Kaylin looked at her father, his head on her lap, as she held him. He was gone. Her eyes started tear up and she put her forehead against his and cried. After a few minutes, she started to smell the smoke coming into the area. She grabbed her father under the arms again and started to pull him out again. She made it outside as the roof over the blacksmith shop fell in, pulling with it other parts of the roof of the house. This just fed the fire a little more. There was nothing they could do about the fire. It was burning big and hot, there was nowhere to get water from besides a small well nearby. That would not be enough to make any difference. Kaylin lay down on the bedroll, thought about how exhausted her mind and body felt, she also thought about what to do. She had just buried her father, who was the world to her, next to her mother who died six years ago of a severe illness. Now she had no family and a burnt out shell of a home. These were her last thoughts as she drifted off to sleep.

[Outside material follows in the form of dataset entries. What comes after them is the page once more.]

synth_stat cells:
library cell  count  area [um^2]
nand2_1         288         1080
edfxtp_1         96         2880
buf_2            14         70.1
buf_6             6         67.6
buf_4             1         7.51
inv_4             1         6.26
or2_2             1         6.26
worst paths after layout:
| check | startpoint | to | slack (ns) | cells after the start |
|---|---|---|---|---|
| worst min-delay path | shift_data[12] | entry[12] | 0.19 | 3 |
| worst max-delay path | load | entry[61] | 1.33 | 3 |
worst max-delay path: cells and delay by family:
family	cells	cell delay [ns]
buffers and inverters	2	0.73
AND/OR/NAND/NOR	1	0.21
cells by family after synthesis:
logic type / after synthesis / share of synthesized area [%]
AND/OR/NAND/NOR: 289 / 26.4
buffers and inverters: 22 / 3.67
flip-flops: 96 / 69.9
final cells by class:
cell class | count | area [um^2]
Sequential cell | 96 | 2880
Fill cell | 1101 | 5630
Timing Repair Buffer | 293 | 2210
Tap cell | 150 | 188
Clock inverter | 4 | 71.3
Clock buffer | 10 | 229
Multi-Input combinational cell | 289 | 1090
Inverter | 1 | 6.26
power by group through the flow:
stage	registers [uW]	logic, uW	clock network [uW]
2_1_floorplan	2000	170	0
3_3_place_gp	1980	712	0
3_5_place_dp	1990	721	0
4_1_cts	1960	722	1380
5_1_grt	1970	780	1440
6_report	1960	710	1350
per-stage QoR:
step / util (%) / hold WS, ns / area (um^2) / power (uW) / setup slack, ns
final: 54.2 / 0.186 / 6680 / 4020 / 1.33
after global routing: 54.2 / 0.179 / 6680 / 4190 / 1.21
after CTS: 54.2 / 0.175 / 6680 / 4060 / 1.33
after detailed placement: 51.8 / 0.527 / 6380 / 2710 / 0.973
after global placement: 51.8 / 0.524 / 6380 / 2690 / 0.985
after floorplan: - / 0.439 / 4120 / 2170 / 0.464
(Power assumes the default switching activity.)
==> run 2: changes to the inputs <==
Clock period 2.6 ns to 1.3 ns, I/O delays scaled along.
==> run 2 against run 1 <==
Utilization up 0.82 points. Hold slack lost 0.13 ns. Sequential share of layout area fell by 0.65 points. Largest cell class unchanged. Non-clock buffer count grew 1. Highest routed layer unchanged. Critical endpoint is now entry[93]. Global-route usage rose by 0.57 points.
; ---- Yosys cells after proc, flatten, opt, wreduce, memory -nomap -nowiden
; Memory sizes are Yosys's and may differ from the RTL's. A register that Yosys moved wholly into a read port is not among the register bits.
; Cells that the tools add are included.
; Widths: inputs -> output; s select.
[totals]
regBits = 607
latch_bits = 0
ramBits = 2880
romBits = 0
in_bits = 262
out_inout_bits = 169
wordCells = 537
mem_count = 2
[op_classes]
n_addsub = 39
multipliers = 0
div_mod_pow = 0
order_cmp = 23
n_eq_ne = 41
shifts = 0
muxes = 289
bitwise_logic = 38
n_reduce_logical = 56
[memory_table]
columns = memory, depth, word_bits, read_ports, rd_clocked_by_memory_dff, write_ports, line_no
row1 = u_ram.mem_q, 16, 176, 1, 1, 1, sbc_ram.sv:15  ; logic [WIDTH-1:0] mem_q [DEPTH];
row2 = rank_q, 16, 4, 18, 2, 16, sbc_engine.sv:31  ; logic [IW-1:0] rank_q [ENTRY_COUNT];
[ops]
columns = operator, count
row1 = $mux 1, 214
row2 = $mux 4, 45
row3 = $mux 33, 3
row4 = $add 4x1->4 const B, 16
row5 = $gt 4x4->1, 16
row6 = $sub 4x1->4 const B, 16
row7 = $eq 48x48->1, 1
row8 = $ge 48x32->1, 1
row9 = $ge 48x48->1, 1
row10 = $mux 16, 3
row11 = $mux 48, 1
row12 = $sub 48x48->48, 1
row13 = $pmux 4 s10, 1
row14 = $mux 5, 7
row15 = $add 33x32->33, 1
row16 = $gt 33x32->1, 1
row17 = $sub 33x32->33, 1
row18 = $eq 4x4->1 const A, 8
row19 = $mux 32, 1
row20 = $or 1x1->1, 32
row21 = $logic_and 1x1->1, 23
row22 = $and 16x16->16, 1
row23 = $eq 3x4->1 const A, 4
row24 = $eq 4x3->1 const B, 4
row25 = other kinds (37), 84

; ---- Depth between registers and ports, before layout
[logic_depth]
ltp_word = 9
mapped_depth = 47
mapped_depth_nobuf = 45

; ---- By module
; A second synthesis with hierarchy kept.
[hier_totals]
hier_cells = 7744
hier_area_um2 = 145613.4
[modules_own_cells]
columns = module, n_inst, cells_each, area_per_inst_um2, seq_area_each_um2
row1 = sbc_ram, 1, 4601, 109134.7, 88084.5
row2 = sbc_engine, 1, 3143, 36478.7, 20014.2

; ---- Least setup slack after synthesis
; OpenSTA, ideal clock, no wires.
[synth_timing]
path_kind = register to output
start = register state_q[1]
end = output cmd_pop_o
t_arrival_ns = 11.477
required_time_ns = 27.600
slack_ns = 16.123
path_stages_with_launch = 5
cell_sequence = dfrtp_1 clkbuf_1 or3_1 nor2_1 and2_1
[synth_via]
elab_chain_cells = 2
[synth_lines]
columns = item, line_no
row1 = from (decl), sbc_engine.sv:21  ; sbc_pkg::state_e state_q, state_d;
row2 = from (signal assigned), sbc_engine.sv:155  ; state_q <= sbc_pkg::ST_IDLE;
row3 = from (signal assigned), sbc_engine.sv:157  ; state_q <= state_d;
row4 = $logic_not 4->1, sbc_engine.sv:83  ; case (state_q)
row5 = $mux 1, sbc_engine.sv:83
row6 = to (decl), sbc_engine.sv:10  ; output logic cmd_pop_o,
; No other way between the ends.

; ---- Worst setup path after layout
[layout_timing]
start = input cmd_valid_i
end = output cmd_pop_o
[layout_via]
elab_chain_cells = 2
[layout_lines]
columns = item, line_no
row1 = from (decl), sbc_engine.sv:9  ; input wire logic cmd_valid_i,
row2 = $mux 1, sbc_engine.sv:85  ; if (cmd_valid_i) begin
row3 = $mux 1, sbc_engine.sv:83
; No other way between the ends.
--- config.mk ---
export PLATFORM = sky130hd
export DESIGN_NAME = sbc_queue
export DESIGN_NICKNAME = d
export VERILOG_FILES = /design/src/design/sbc_pkg.sv /design/src/design/sbc_queue.sv
export SDC_FILE = /design/constraint.sdc
export NUM_CORES = 1
export LEC_CHECK = 0
export ABC_CLOCK_PERIOD_IN_PS = 10800
export BUFFER_PORTS_ARGS = -buffer_cell sky130_fd_sc_hd__buf_2
export CAP_MARGIN = 20
export CELL_PAD_IN_SITES_DETAIL_PLACEMENT = 2
export CELL_PAD_IN_SITES_GLOBAL_PLACEMENT = 2
export CORE_ASPECT_RATIO = 2
export CORE_UTILIZATION = 36
export CTS_BUF_LIST = sky130_fd_sc_hd__clkbuf_8
export CTS_CLUSTER_DIAMETER = 30
export DETAILED_ROUTE_END_ITERATION = 16
export GPL_ROUTABILITY_DRIVEN = 0
export GPL_TIMING_DRIVEN = 0
export PLACE_DENSITY = 0.75
export SYNTH_ARGS = -nofsm -noshare
export SYNTH_HDL_FRONTEND = slang
export SYNTH_SLANG_ARGS = --single-unit
--- constraint.sdc ---
create_clock -name clk_i -period 10.8 [get_ports clk_i]
set_input_delay 1.08 -clock clk_i [delete_from_list [all_inputs] [get_ports clk_i]]
set_output_delay 1.08 -clock clk_i [all_outputs]
set_load 0.03 [all_outputs]
--- src/design/sbc_pkg.sv ---
`timescale 1ns / 1ps
`default_nettype none
package sbc_pkg;

  localparam int unsigned ENTRY_COUNT_DEF = 16;
  localparam logic [31:0] BUDGET_RESET    = 32'd1048576;

  // Operation classes after decode
  typedef enum logic [1:0] {
    OP_INSERT = 2'd0,
    OP_LOOKUP = 2'd1,
    OP_CLEAR  = 2'd2,
    OP_NONE   = 2'd3
  } op_e;

  // Back-end sequencer states
  typedef enum logic [3:0] {
    ST_IDLE,
    ST_KSCAN,
    ST_REMOVE,
    ST_EXPIRE,
    ST_WRITE,
    ST_BUDGET,
    ST_EVSCAN,
    ST_EVREAD,
    ST_EVDROP,
    ST_CLEAR,
    ST_DONE
  } state_e;

  // Command passed from front to back
  typedef struct packed {
    op_e         op;
    logic [47:0] key;
    logic [15:0] value;
    logic [31:0] size;
    logic [31:0] ttl;
    logic [47:0] stamp;
    logic [47:0] now;
  } cmd_t;

  // Stored entry payload
  typedef struct packed {
    logic [47:0] key;
    logic [15:0] value;
    logic [31:0] size;
    logic [31:0] ttl;
    logic [47:0] stamp;
  } entry_t;

  // Result item
  typedef struct packed {
    logic        hit;
    logic        expired;
    logic [15:0] value;
    logic [31:0] size;
    logic [31:0] ttl;
    logic [47:0] stamp;
    logic [31:0] bytes_held;
    logic [4:0]  evicted;
  } result_t;

endpackage
`default_nettype wire

--- src/design/sbc_queue.sv ---
`timescale 1ns / 1ps
`default_nettype none
module sbc_queue (
  input  wire logic     clk_i,
  input  wire logic     rst_ni,
  input  wire logic     push_i,
  output logic          push_ready_o,
  input  sbc_pkg::cmd_t push_data_i,
  output logic          pop_valid_o,
  input  wire logic     pop_i,
  output sbc_pkg::cmd_t pop_data_o
);

  sbc_pkg::cmd_t mem_q [2];
  logic          wptr_q, rptr_q;
  logic [1:0]    cnt_q;

  assign push_ready_o = (cnt_q != 2'd2);
  assign pop_valid_o  = (cnt_q != 2'd0);
  assign pop_data_o   = mem_q[rptr_q];

  // storage
  always_ff @(posedge clk_i) begin
    if (push_i) begin
      mem_q[wptr_q] <= push_data_i;
    end
  end

  // pointers and fill
  always_ff @(posedge clk_i or negedge rst_ni) begin
    if (!rst_ni) begin
      wptr_q <= 1'b0;
      rptr_q <= 1'b0;
      cnt_q  <= 2'd0;
    end else begin
      if (push_i) wptr_q <= ~wptr_q;
      if (pop_i)  rptr_q <= ~rptr_q;
      case ({push_i, pop_i})
        2'b10:   cnt_q <= cnt_q + 2'd1;
        2'b01:   cnt_q <= cnt_q - 2'd1;
        default: cnt_q <= cnt_q;
      endcase
    end
  end

endmodule
`default_nettype wire

* Word level (Yosys, flattened, before mapping)
Memories as Yosys holds them, arrays and structs flattened.
Index checks and enable logic that the tools add are counted.
** Word-level totals
- Register bits :: 4
- Memories :: 1
- Memory bits (writable) :: 452
- Bits of input ports :: 230
- Output and inout bits :: 228
- Word-level logic and storage cells :: 16
** Cells by class
- Bitwise operators :: 2
- Muxes and demuxes :: 3
- $add $sub $neg :: 2
- Reductions and logical operators :: 2
- Equal/unequal tests :: 3
** Memories
- mem_q :: depth 2, width 226, rd ports 1, clocked after memory_dff 0, wr ports 1, line sbc_queue.sv:14 : sbc_pkg::cmd_t mem_q [2];
** Operator list (number)
- $pmux 2 s2 :: 1
- $reduce_bool 2->1 :: 2
- $add 2x1->2 const B :: 1
- $eq 2x1->1 const B :: 1
- $eq 2x2->1 const B :: 1
- $mux 1 :: 2
- $ne 2x2->1 const B :: 1
- $not 1->1 :: 2
- $sub 2x1->2 const B :: 1

* Depth between registers and ports, before layout
Gate-level depths: netlist of run 1.
- Depth after elaboration :: 2
- Depth in mapped cells :: 5
- Depth with buffers taken out :: 5

* Worst setup path after synthesis of run 1
No wires, ideal clock.
- Path kind :: input to register
- Start point :: input port push_i
- End point :: memory mem_q[0][0] in the netlist's numbering, enable pin
- Stages :: 2
- Data required time :: 9.977 ns
- Data arrival time :: 10.598 ns
- Path buffers :: 0
- Path slack :: -0.621 ns
- Setup time :: 0.823 ns
- Cell sequence :: inv_1 > nor2_1
** Between the ends
- Word-level cells in the longest chain between the ends :: 2
** RTL lines
- from (decl) :: line sbc_queue.sv:6 : input wire logic push_i,
- $mux 1 :: line sbc_queue.sv:24 : if (push_i) begin
- $mux 1 (not written as such) :: line sbc_queue.sv:25 : mem_q[wptr_q] <= push_data_i;
- to (decl) :: line sbc_queue.sv:14
No other way between the ends.

==> impl_results.md, run 1 <==
* Hold slack at 0.285 ns
* CTS tree: done
* WS Path Type: flip-flop to primary output
* Port Buffer Count at 457
* Via count at 8,909
* R2R Setup Slk at 8.58 ns
* Relative slew slack at 60.8%
* RSZ-0062 raised after global routing: no
* Peak VDD IR at 186 uV
* Tmin final at 3.25 ns
* Post-synthesis async set-or-reset flop share at 0.877%
* Synthesis-stage register bit count at 456
* Synth top area cells: edfxtp_1 (82%), mux2_2 (13%), mux2_4 (2.7%)
* Clock network power share at 22.8%
* Starting density of the core at 36.6%
* Switch Pwr at 2270 uW
* Worst Path Required at 9.72 ns
* Clock Latency Late Sink at 0.59 ns
* Syn nets at 950
* Final Hold Viols at 0
* Post-synth top area cell: edfxtp_1
* Mean post-synth cell area at 23.1 um^2
* Routed Antenna Nets at 0
* Capture point of the worst path: pop_data_o[167]
* Clk slew on worst S/H paths at 0.06 ns
* Reg2Reg Capture Point: mem_q[0][206]
* Worst r2r src: wptr_q
* Die height at 306 um
* Antenna violations before repair at 18
* Worst Tran Pin Value at 0.586 ns
* First-pass GRT wire length at 64,900 um
* Worst Path Max Fanout at 10
* Largest net degree at the start of global routing at 66
* Count leader, synth: edfxtp_1
* Pwr dens at 289 nW/um^2
* Worst EP arrival at 2.17 ns
* Drt first pass iters at 4
* Hold Crit Class: primary input to async pin
* Internal at 3870 uW
* Setup violations, final at 0
* Chip width at 154 um
* Status: completed
* Max cap viols at 0
* Commonest cells post-synth: edfxtp_1 (452), mux2_2 (196), mux2_4 (30)
* Overall overflow remaining after global route at 0
* Main synth FF type: edfxtp_1
* Final #Nets at 1,492
* Initial DRC count at 376
* Core area at 45,300 um^2
* Sequential power share at 39.5%
* Cells after Synth at 719
* Routed len/inst at 24.1 um
* Placed insts at 1,748
* HPWL Detailed at 33,200 um
* Synthesis-to-finish area growth at 28.0%
* DP Area at 19,900 um^2
* Root buf cell: clkbuf_8
* CTS Buf Count at 71
* Ys Warns at 0
* Aggregate global-route resource usage at 19.2%
* H-tree levels at 3
* DR DRC count at 0
* Die area at 47,000 um^2
* Final wirelength at 45,400 um
* Crit path launch: rptr_q
* Cell count of the worst reg-to-reg path at 5
* Final period util at 30.1%
* Fmax at 0.307 GHz
* Site Rows at 110
* Critical Path Start Type: flip-flop
* TNS Setup at 0 ns
* Fin area at 21,200 um^2
* Post-route insts no fill at 1,886
* EDFF count, synth at 452
* Unique cell type count in the Yosys netlist at 15
* I/O pin cnt at 458
* Skew final at 0.0263 ns
* Switching Share at 37.0%
* Share of cells above drive strength 1 at 62.0%
* Element type at the critical path end: primary output
* Mapped cell area at 16,600 um^2
* Clock Sinks at 456
* Logic pwr share at 37.6%
* Slew Limit Fails at 0
* Sequential share of the synthesized area at 82.4%
* Vias in the first global route at 10,500
* Post-CTS Resized at 0
* Clock buffer depth at 3
* Hold_buf cts at 0
* Vias per cell at 4.72
* Leakage at 0.00814 uW
* Proportion of netlist area held by the largest area contributor at 81.8%
* Post CTS Setup Buffer Count at 0
## layout by cell type (no fill, tap or decap), types with 4 or more instances in the layout
master / n
clkinv_1: 11
inv_1: 24
mux2_4: 30
buf_4: 11
buf_6: 4
buf_2: 467
clkbuf_8: 73
diode_2: 14
buf_12: 8
mux2_2: 196
bufinv_16: 4
edfxtp_1: 452
buf_16: 4
dfrtp_1: 4
inv_6: 4
## final cells by class
cell class	instances	area, um^2
Antenna cell	14	35.0
Buffer	25	178
Clock buffer	73	1000
Clock inverter	51	347
Fill cell	4246	24000
Inverter	1	3.75
Multi-Input combinational cell	237	2750
Sequential cell	456	13700
Tap cell	560	701
Timing Repair Buffer	469	2560
## sequential cells by signal, indices dropped and copies added, names as in the netlist
register  cells
cnt_q         2
mem_q       452
rptr_q        1
wptr_q        1
## worst max-delay path, stage by stage (launching register included)
cell and delay, ns:
dfrtp_1 0.34, buf_2 0.35, buf_4 0.31, mux2_2 0.39, buf_2 0.20
## routing by layer
layer  track usage, %  up-vias  share of wire (%)  routed length, um
met3             5.67      105                7.1               3240
met5                0        -              0.057                 26
li1                 -     3978                  -                  -
met4             11.0        4                4.4               1980
met1             16.1     4443                 29              13300
met2             38.4      379                 59              26900
## power groups by stage
stage | registers [uW] | logic, uW | clock network [uW]
after floorplan | 2510 | 1590 | 0
after global placement | 2580 | 2240 | 0
after detailed placement | 2470 | 2350 | 0
after CTS | 2430 | 2360 | 1460
after global routing | 2450 | 2420 | 1520
final | 2430 | 2310 | 1400
## logic make-up after synthesis
logic type / synth area share (%)
flops: 82.4
mux: 16.0
buf+inv: 1.09
xor+xnor: 0.264
simple gates: 0.158
fa+ha+maj: 0.0754
## through the flow
step	total power (uW)	util (%)	setup slack, ns
2_1_floorplan	4100	-	3.34
3_3_place_gp	4820	43.3	-0.319
3_5_place_dp	4820	43.9	7.72
4_1_cts	6250	46.9	7.38
5_1_grt	6400	46.9	7.38
6_report	6140	46.9	7.55
## how the worst min path moves through the flow
stage                     depth (start not counted)     start       end  slack (ns)
after floorplan                                   1  cnt_q[1]  cnt_q[1]        0.46
after CTS                                         1    rst_ni  cnt_q[0]        0.22
final                                             1    rst_ni  cnt_q[0]        0.29
after global routing                              1    rst_ni    wptr_q        0.23
after global placement                            1  cnt_q[1]  cnt_q[1]        0.48
after detailed placement                          1  cnt_q[1]  cnt_q[1]        0.49
Note: power is estimated with default switching activity, not from simulation.
==> run 2: changes to the inputs <==
--- a/config.mk
+++ b/config.mk
@@ -5,19 +5,20 @@
 export SDC_FILE = /design/constraint.sdc
 export NUM_CORES = 1
 export LEC_CHECK = 0
-export ABC_CLOCK_PERIOD_IN_PS = 10800
+export ABC_AREA = 1
+export ABC_CLOCK_PERIOD_IN_PS = 2800
 export BUFFER_PORTS_ARGS = -buffer_cell sky130_fd_sc_hd__buf_2
 export CAP_MARGIN = 20
 export CELL_PAD_IN_SITES_DETAIL_PLACEMENT = 2
 export CELL_PAD_IN_SITES_GLOBAL_PLACEMENT = 2
 export CORE_ASPECT_RATIO = 2
-export CORE_UTILIZATION = 36
+export CORE_UTILIZATION = 33
 export CTS_BUF_LIST = sky130_fd_sc_hd__clkbuf_8
 export CTS_CLUSTER_DIAMETER = 30
 export DETAILED_ROUTE_END_ITERATION = 16
 export GPL_ROUTABILITY_DRIVEN = 0
 export GPL_TIMING_DRIVEN = 0
-export PLACE_DENSITY = 0.75
+export PLACE_DENSITY = 0.76
 export SYNTH_ARGS = -nofsm -noshare
 export SYNTH_HDL_FRONTEND = slang
 export SYNTH_SLANG_ARGS = --single-unit
==> constraint.sdc (replaced) <==
create_clock -name clk_i -period 2.8 [get_ports clk_i]
set_input_delay 0.28 -clock clk_i [delete_from_list [all_inputs] [get_ports clk_i]]
set_output_delay 0.28 -clock clk_i [all_outputs]
set_load 0.03 [all_outputs]
==> run 2 against run 1 <==
  * Design area rose by 14%
  * Clock-buffer cell count rose by 3
  * Synthesized cell count grew 67%
  * Sequential power grew to 3.9 times the previous value
  * Critical path type unchanged
  * Critical endpoint is now pop_data_o[219]
  * Largest cell class unchanged
  * Highest routed layer unchanged
==> impl_results.md, run 2 <==
* Final #Nets at 2,212 (+48%)
* Post-synth top area cell: edfxtp_1
* Hold slack at 0.334 ns (+0.0486 ns)
* Setup violations, final at 0 (unchanged)
* R2R Setup Slk at 0.61 ns (-7.97 ns)
* Unique cell type count in the Yosys netlist at 16 (+1)
* Total power at 26,300 uW (+330%)
* Max cap viols at 0 (unchanged)
* Ys Warns at 0 (unchanged)
* Vias in the first global route at 15,200 (+46%)
* Final wirelength at 66,500 um (+46%)
* Worst Path Required at 2.52 ns (-7.20 ns)
* Synth top area cells: edfxtp_1 (80%), o21ai_0 (5.8%), nand2_1 (5.2%)
* TNS Setup at 0 ns (unchanged)
* Pwr dens at 1090 nW/um^2 (+280%)
* Slew Limit Fails at 0 (unchanged)
* Root buf cell: clkbuf_8
* Die height at 322 um (+5.4%)
* Aggregate global-route resource usage at 25.5% (+6.3 points)
* Die area at 52,200 um^2 (+11%)
* Setup slack after layout at 0.194 ns (-7.35 ns)
* Final period util at 93.1%
* Max reg flops at 452 (unchanged)
* Synthesis-stage register bit count at 456 (unchanged)
* Pre-CTS WS at 0.533 ns (-7.18 ns)
* Relative slew slack at 44.0% (-17 points)
* Main synth FF type: edfxtp_1
* Top Registers: mem_q: 452 flops, cnt_q: 2 flops
* Clock buffer depth at 3 (unchanged)
* Initial DRC count at 498 (+32%)
* Post-synthesis async set-or-reset flop share at 0.877% (unchanged)
* Core area at 50,800 um^2 (+12%)
* Filler cells at 4,983 (+17%)
* Proportion of netlist area held by the largest area contributor at 80.2% (-1.6 points)
* Critical Path Start Type: flip-flop
* CTS tree: done
* Fmax at 0.384 GHz
* Most common cell after layout, fill and taps aside: buf_2
* Mean post-synth cell area at 14.1 um^2 (-39%)
* Element type at the critical path end: primary output
* Clk slew on worst S/H paths at 0.08 ns (+0.02 ns)
* Peak VDD IR at 648 uV (+250%)
* Commonest non-fill, non-tap cells in the layout: buf_2 (466), edfxtp_1 (452), inv_1 (247)
* First-pass GRT wire length at 95,400 um (+47%)
* Cells after Synth at 1,204 (+67%)
* Share of cells above drive strength 1 at 29.9% (-32 points)
* Final Hold Viols at 0 (unchanged)
* Top reg by flops: mem_q
* Drt first pass iters at 4 (unchanged)
* Via count at 12,700 (+42%)
* Routed len/inst at 24.6 um (+2.2%)
* Worst Path Max Fanout at 19 (+9)
* Hold Crit Class: primary input to flip-flop
* Commonest cells post-synth: edfxtp_1 (452), nand2_1 (233), inv_1 (232)
* Antenna violations before repair at 11 (-7)
* DR DRC count at 0 (unchanged)
* CTS Buf Count at 74 (+4.2%)
* Largest net degree at the start of global routing at 40 (-39%)
* Sequential share of the synthesized area at 80.8% (-1.6 points)
* Chip width at 162 um (+5.4%)
* Routed Antenna Nets at 0 (unchanged)
* Site Rows at 117 (+6.4%)
* I/O pin cnt at 458 (unchanged)
* Status: completed
* Mapped cell area at 16,900 um^2 (+2.0%)
* Skew final at 0.0352 ns (+0.00890 ns)
* Count leader, synth: edfxtp_1
* Starting density of the core at 33.3% (-3.3 points)
* Syn nets at 1,435 (+51%)
* Synthesis-to-finish area growth at 42.8%
* RSZ-0062 raised after global routing: no
* Post CTS Setup Buffer Count at 0 (unchanged)
* Worst EP arrival at 2.33 ns (+0.16 ns)
* HPWL Detailed at 40,000 um (+21%)
* EDFF count, synth at 452 (unchanged)
* Clock Sinks at 456 (unchanged)
* Leakage at 0.0103 uW (+26%)
* Overall overflow remaining after global route at 0 (unchanged)
* Worst Tran Pin Value at 0.839 ns (+0.252 ns)
* Port Buffer Count at 457 (unchanged)
* H-tree levels at 3 (unchanged)
* Clock Latency Late Sink at 0.68 ns (+0.09 ns)
* Vias per cell at 4.68 (-0.87%)
* Tmin final at 2.61 ns
* WS Path Type: flip-flop to primary output
run 2: final timing paths:
path / depth (start not counted) / from / end
hold reg to reg: 1 / cnt_q[0] / cnt_q[0]
setup reg to reg: 4 / wptr_q / mem_q[0][64]
min in group asynchronous: 3 / rst_ni / wptr_q
max in group asynchronous: 3 / rst_ni / cnt_q[1]
setup / recovery: 6 / rptr_q / pop_data_o[219]
hold / removal: 2 / push_data_i[21] / mem_q[0][21]
run 2: critical path: stages (launching register included):
cell     delay [ns]
dfrtp_1        0.37
buf_4          0.30
buf_6          0.24
buf_4          0.22
nand2_1        0.09
o21ai_0        0.16
buf_2          0.28
run 2: final cells by class:
class	instances	area, um^2	area share, %
Inverter	232	875	3.62
Antenna cell	9	22.5	0.0932
Clock inverter	58	423	1.75
Clock buffer	76	1050	4.33
Buffer	49	319	1.32
Timing Repair Buffer	702	4910	20.3
Sequential cell	456	13700	56.6
Tap cell	654	818	3.39
Multi-Input combinational cell	466	2070	8.57
run 2: cell families (layout without fill, tap and decap cells):
family	Yosys count	count (layout)	share of synthesized area (%)
DFF	456	456	80.8
buffers and inverters	282	1117	7.03
and+or+nand+nor	236	236	5.26
AOI/OAI and AO/OA	226	226	6.68
xor gates and xnor gates	3	3	0.155
adders and majority gates	1	1	0.0739
other	0	9	0
run 2: what timing repair did:
| item | CTS | global route |
|---|---|---|
| setup endpoints to repair | 5 | 0 |
| hold buffers | 230 | 0 |
| resized for setup | 4 | 0 |
| endpoints found under the hold margin | 459 | 0 |
run 2: report_power, final:
part,leakage (uW),internal (uW),switching [uW]
registers,0.00429,9050,439
logic,0.00519,2670,8130
clock network,0.000789,3040,3010
total,0.0103,14800,11600
run 2: layer usage:
layer	wire length [um]	global-route usage, %
met5	45	0
met2	37800	50.2
met1	20900	22.2
met3	3840	6.54
met4	3950	15.6
run 2: per-stage QoR:
step / cells / area, um^2 / util, %
floorplan: 1204 / 16900 / -
global placement: 2315 / 20000 / 39.5
detailed placement: 2330 / 20400 / 40.1
CTS: 2693 / 24100 / 47.5
global route: 2699 / 24200 / 47.5
finish: 2702 / 24200 / 47.6
==> run 3: changes to the inputs <==
--- a/config.mk
+++ b/config.mk
@@ -14,7 +14,7 @@
 export CORE_ASPECT_RATIO = 2
 export CORE_UTILIZATION = 33
 export CTS_BUF_LIST = sky130_fd_sc_hd__clkbuf_8
-export CTS_CLUSTER_DIAMETER = 30
+export CTS_CLUSTER_DIAMETER = 100
 export DETAILED_ROUTE_END_ITERATION = 16
 export GPL_ROUTABILITY_DRIVEN = 0
 export GPL_TIMING_DRIVEN = 0
==> constraint.sdc (replaced) <==
create_clock -name clk_i -period 2.8 [get_ports clk_i]
set_input_delay 0.14 -clock clk_i [delete_from_list [all_inputs] [get_ports clk_i]]
set_output_delay 0.14 -clock clk_i [all_outputs]
set_load 0.03 [all_outputs]
==> run 3 against run 2 <==
  * Worst hold slack got worse by 0.095 ns
  * Non-clock buffer count up 1
  * Combinational power about the same
  * First-iteration DRC count increased by 15%
  * Via count decreased by 0.54%
  * Cell count is 0.67% lower
  * Largest power group unchanged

Kaylin woke up coughing. She had this same dream the last four nights since returning home. Everything she had built up over her last twenty-two years of life had gone up in smoke, except what she carried on her horse. Tears started to form in Kaylin's eyes as she sat on her bedroll inside the tent. Confused as to what she was going to do, angry because everything she had ever known was gone.

Kaylin slowly got up, tucked her wavy brown hair behind her ears, rolled up her bedroll, and took down her tent that was set up next to her burnt out house. She packed up the few things and put them onto the horse. She went back into the house one last time to check for anything that might have survived before she would leave the home she grew up in for good. She stood in the center of the house and looked around. The house was half stone and half wood. Her father spent several years building this house himself, bringing stones from different locations around the Basin to build the four-foot high stone walls at the bottom of the house. He traveled to the Kingdom of Woodhaven to get the logs to build the upper portion of the house and roof. All that stood now was the stones at the bottom of the house. The tears formed in her eyes again as she looked around. As she leaned against one of the walls, the energy drained out of Kaylin. She sat on the ground in a ball, with her knees up and her forehead resting on her knees trying to recompose herself.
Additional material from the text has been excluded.